What you have to do:
Please return, with no alterations, the lines below from the very first through the one that contains "create_clock -name clk -period 1.5".

Input data:
○ ○ ○

$ cat config.mk
export PLATFORM = sky130hd
export DESIGN_NAME = egress_arbiter
export DESIGN_NICKNAME = d
export VERILOG_FILES = /design/src/logic/sram_fifo_pkg.sv /design/src/logic/egress_arbiter.sv
export VERILOG_INCLUDE_DIRS = /design/src /design/src/logic
export SDC_FILE = /design/constraint.sdc
export NUM_CORES = 1
export LEC_CHECK = 0
export BUFFER_PORTS_ARGS = -buffer_cell sky130_fd_sc_hd__buf_2
export CAP_MARGIN = 20
export CORE_AREA = 2 2 39 41
export DETAILED_ROUTE_END_ITERATION = 10
export DIE_AREA = 0 0 41 43
export PLACE_DENSITY = 0.36
export SLEW_MARGIN = 5
export SYNTH_ARGS = -nofsm -noshare
export SYNTH_HDL_FRONTEND = slang
export SYNTH_SLANG_ARGS = --single-unit
$ cat constraint.sdc
create_clock -name clk -period 1.5 [get_ports clk]
set_clock_uncertainty 0.05 [all_clocks]
set_input_delay 0 -clock clk [delete_from_list [all_inputs] [get_ports clk]]
set_output_delay 0 -clock clk [all_outputs]
set_load 0.05 [all_outputs]
$ cat src/logic/sram_fifo_params.svh
`ifndef SRAM_FIFO_PARAMS_SVH
`define SRAM_FIFO_PARAMS_SVH

// queues in and out, one buffer region each
`define SF_NUM_QUEUES 4

// stream beat fields
`define SF_DATA_WIDTH 64
`define SF_USER_WIDTH 4

// entries per input and output FIFO
`define SF_FIFO_DEPTH 8

// entries per queue region in the shared buffer
`define SF_QUEUE_SLOTS 16

`endif

$ cat src/logic/sram_fifo_pkg.sv
`default_nettype none

`include "sram_fifo_params.svh"

package sram_fifo_pkg;

    typedef logic [$clog2(`SF_NUM_QUEUES)-1:0] queue_id_t;
    typedef logic [`SF_NUM_QUEUES-1:0] queue_mask_t;
    typedef logic [$clog2(`SF_NUM_QUEUES*`SF_QUEUE_SLOTS)-1:0] slot_addr_t;

    // one stream beat
    typedef struct packed {
        logic [`SF_DATA_WIDTH-1:0] data;
        logic [`SF_USER_WIDTH-1:0] user;
        logic                      last;
    } beat_t;

    typedef struct packed {
        queue_id_t queue;
        beat_t     beat;
    } buf_write_t;

    typedef struct packed {
        queue_id_t queue;
        beat_t     beat;
    } buf_read_t;

    // round-robin pick, nearest eligible queue after last winner
    function automatic queue_id_t rr_pick(input queue_mask_t eligible, input queue_id_t last);
        queue_id_t pick;
        int        idx;
        pick = last;
        // walk from farthest to nearest so the nearest hit wins
        for (int k = `SF_NUM_QUEUES; k >= 1; k--)
        begin
            idx = (int'(last) + k) % `SF_NUM_QUEUES;
            if (eligible[idx])
            begin
                pick = queue_id_t'(idx);
            end
        end
        return pick;
    endfunction

endpackage

`default_nettype wire

$ cat src/logic/egress_arbiter.sv
`default_nettype none
`timescale 1ns/100ps

module egress_arbiter (
    input  logic                       clk,
    input  logic                       memreset,
    input  sram_fifo_pkg::queue_mask_t q_nonempty,
    input  sram_fifo_pkg::queue_mask_t out_almost_full,
    output logic                       rd_req,
    output sram_fifo_pkg::queue_id_t   rd_queue
);

    import sram_fifo_pkg::*;

    queue_mask_t eligible;
    queue_id_t   last_q;

    // almost-full keeps a slot free for the read still in flight
    assign eligible = q_nonempty & ~out_almost_full;
    assign rd_req   = |eligible;
    assign rd_queue = rr_pick(eligible, last_q);

    always_ff @(posedge clk)
    begin
        if (memreset)
        begin
            last_q <= '1;
        end
        else if (rd_req)
        begin
            last_q <= rd_queue;
        end
    end

endmodule

`default_nettype wire

==> impl_metrics.toml <==
[critical_path]
critical_path.endpoint_type = "output pin"
cp.arrival_ps = 1370
critPathMaxFanout = 6
cp_slowest_cell = "dfxtp_1"
ff2ff_setup_slack_ps = 280
reg2reg_to = "last_q[0]"
reg2reg_from = "last_q[1]"
critical_path.max_stage_delay_ps = 390
crit_start = "last_q[1]"
crit_required_ps = 1450
critical_path_class = "register to output pin"
r2r.worst_path.cells = 3
cp_cell_sequence = "nand2b_1 -> a21oi_1 -> or3_1 -> buf_2"
start_kind = "register"
critPathCapture = "rd_queue[0]"

[die]
core-area_um2 = 1380
initial_utilization = 0.130
dieArea_um2 = 1760
num_io_pins = 13
die_w_um = 41
rows = 14
die_h_um = 43

[routing]
wirelength_um = 520
drt_iter0_drc = 4
routed_via_density = 4.09
drc = 0
dr_total_vias = 233
firstDrtPassIters = 2
wl_per_cell_um = 9.12
final_antenna_net_count = 0

[grt]
grt_overflow_total = 0
antenna_found_initial = 0
grt_pass1_wl_um = 786
grt.total_usage = 0.0721
grt_start_max_net_pins = 7
grt_pass1_vias = 201

[pwr]
power_density_nw_per_um2 = 1010
total_power_uw = 297
power_switching_share = 0.361
peakVddDrop_mv = 0.306
pwr-share-comb = 0.378
power.switching_uw = 107
power_frac_seq = 0.225
clkPwrFrac = 0.397
intPower_uw = 190
leakage_uw = 0.000143

[yosys]
yosysWarnings = 0
yosysUniqueCellTypes = 19
syn_inst = 25
ys_seq_area_frac = 0.222
synth_area_per_cell_um2 = 7.21
ys_ff_latch = 2
synth_area_um2 = 180
syn_nets = 35

[timing]
period_share = 0.947
hold_viol = 0
setup_violations = 0
worstMarginPinSlew_ps = 250
slew_violations = 0
relSlewSlack = 0.832
max_freq_mhz = 704
min_period_ps = 1420
rsz0062_at_grt = "no"
fin_setup_tns_ps = 0

[clock_network]
cts-buffers-inserted = 3
cts_sinks = 2
clock_latency_ps = 220
clk_pin_slew_ps = 30
clockRootBuffer = "clkbuf_4"
cts_tree = "built"
clk_path_buf_depth = 2
postCtsSetupRepairBufs = 0
htree_levels = 1

[cells_and_area]
syn2layout_area_growth_pct = 63.9
largest_reg_flops = 2
largest-register = "last_q"
seqCellArea_um2 = 40.0
final_cell_mix = "11 x buf_2, 4 x nor2_1, 4 x clkbuf_4, 3 x nand2b_1, 2 x dfxtp_1"
nFillCells = 158
layout_commonest_cell = "buf_2"
layout.nets = 53
num_antenna_cells = 0
multi_input_area_um2 = 136
reg_top3 = "last_q x2"
drive_gt1_frac = 0.415

[placed_design]
place_hpwl_um = 408
gp_congestion = 0.666
port_buffers = 12

[status]
outcome = "finished, final reports clean"

[job]
maxCapViolCount = 0

[worst_hold_path]
hp-class = "input pin to register"
-- how the worst min path moves through the flow --
stage / from / cells after the start / slack [ps] / endpoint
finish: q_nonempty[3] / 4 / 240 / last_q[0]
global route: q_nonempty[3] / 4 / 250 / last_q[1]
CTS: q_nonempty[3] / 4 / 240 / last_q[0]
detailed placement: memreset / 2 / 160 / last_q[1]
global placement: memreset / 2 / 160 / last_q[0]
floorplan: memreset / 1 / 60 / last_q[0]
-- cell type report --
class                      count  area share
clock buffer                   3      0.0763
inverter                       1      0.0127
timing repair buffer          13       0.246
sequential                     2       0.136
multi-input combinational     22       0.462
tap                           16      0.0678
-- critical path: cells and delay by family, from the launching register on --
kind                   cells  cell delay [ps]
AOI/OAI and AO/OA          1               70
DFF                        1              390
buffers and inverters      1              220
and+or+nand+nor            2              470
-- repair_timing --
item	in CTS	in global routing
hold buffers	1	0
endpoints found under the setup margin	0	1
hold endpoints to repair	2	0
resized for setup	0	1
-- routing by layer --
metal / GRT usage / routed length [um] / vias up
li1: - / - / 121
met1: 0.0924 / 243 / 103
met2: 0.0781 / 225 / 9
met3: 0.0157 / 50 / 0
met4: 0.100 / 0 / 0
met5: 0 / 0 / -
-- power by group through the flow --
stage               logic, uW  registers, uW  clock network [uW]
floorplan                79.8           65.6                   0
finish                    112           66.7                 118
global placement          109           67.9                   0
CTS                       111           66.7                 126
global route              121           67.9                 125
detailed placement        108           67.4                   0
-- synthesized netlist by cell type --
cell type | number | share of area
a22oi_1 | 1 | 0.042
or3_1 | 1 | 0.035
nor2_1 | 4 | 0.083
o21bai_1 | 1 | 0.042
inv_1 | 1 | 0.021
nand2_1 | 1 | 0.021
and2b_2 | 1 | 0.049
a21boi_0 | 1 | 0.042
nor3_1 | 1 | 0.028
dfxtp_1 | 2 | 0.22
nand2b_1 | 3 | 0.10
a21oi_1 | 1 | 0.028
or4_1 | 1 | 0.042
nor2b_2 | 1 | 0.049
a32o_1 | 1 | 0.056
nand3_1 | 1 | 0.028
o21ai_0 | 1 | 0.028
and2b_1 | 1 | 0.042
nand3b_1 | 1 | 0.042
-- through the flow --
| stage | instance area [um^2] | util | setup WS (ps) | hold slack [ps] | cells |
|---|---|---|---|---|---|
| after floorplan | 180 | - | 77.9 | 55.2 | 25 |
| after global placement | 260 | 0.188 | 284 | 161 | 53 |
| after detailed placement | 260 | 0.188 | 290 | 162 | 53 |
| after CTS | 293 | 0.212 | 67.6 | 235 | 57 |
| after global routing | 295 | 0.213 | 18.2 | 252 | 57 |
| final | 295 | 0.213 | 79.9 | 239 | 57 |
-- cell families (layout without fill, tap and decap cells) --
logic type,count (synthesis),count (layout),synth area share
flops,2,2,0.222
simple gates,16,16,0.521
buf+inv,1,17,0.0208
compound gates,6,6,0.236
Power figures use the tool's default switching activity.
===== config.mk =====
export PLATFORM = sky130hd
export DESIGN_NAME = stream_queue_fifo
export DESIGN_NICKNAME = d
export VERILOG_FILES = /design/src/logic/sram_fifo_pkg.sv /design/src/logic/stream_queue_fifo.sv
export VERILOG_INCLUDE_DIRS = /design/src /design/src/logic
export SDC_FILE = /design/constraint.sdc
export NUM_CORES = 1
export LEC_CHECK = 0
export ABC_AREA = 0
export ABC_CLOCK_PERIOD_IN_PS = 7800
export CAP_MARGIN = 25
export CORE_ASPECT_RATIO = 1.4
export CORE_MARGIN = 2
export CORE_UTILIZATION = 30
export CTS_BUF_LIST = sky130_fd_sc_hd__clkbuf_4 sky130_fd_sc_hd__clkbuf_8
export DETAILED_ROUTE_END_ITERATION = 10
export DONT_BUFFER_PORTS = 1
export SLEW_MARGIN = 25
export SYNTH_ARGS = -nofsm -noshare
export SYNTH_HDL_FRONTEND = slang
export SYNTH_SLANG_ARGS = --single-unit

===== constraint.sdc =====
create_clock -name clk -period 7.8 [get_ports clk]
set_input_delay 0.78 -clock clk [delete_from_list [all_inputs] [get_ports clk]]
set_output_delay 0.78 -clock clk [all_outputs]
set_load 0.005 [all_outputs]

○ ○ ○

Task response:
$ cat config.mk
export PLATFORM = sky130hd
export DESIGN_NAME = egress_arbiter
export DESIGN_NICKNAME = d
export VERILOG_FILES = /design/src/logic/sram_fifo_pkg.sv /design/src/logic/egress_arbiter.sv
export VERILOG_INCLUDE_DIRS = /design/src /design/src/logic
export SDC_FILE = /design/constraint.sdc
export NUM_CORES = 1
export LEC_CHECK = 0
export BUFFER_PORTS_ARGS = -buffer_cell sky130_fd_sc_hd__buf_2
export CAP_MARGIN = 20
export CORE_AREA = 2 2 39 41
export DETAILED_ROUTE_END_ITERATION = 10
export DIE_AREA = 0 0 41 43
export PLACE_DENSITY = 0.36
export SLEW_MARGIN = 5
export SYNTH_ARGS = -nofsm -noshare
export SYNTH_HDL_FRONTEND = slang
export SYNTH_SLANG_ARGS = --single-unit
$ cat constraint.sdc
create_clock -name clk -period 1.5 [get_ports clk]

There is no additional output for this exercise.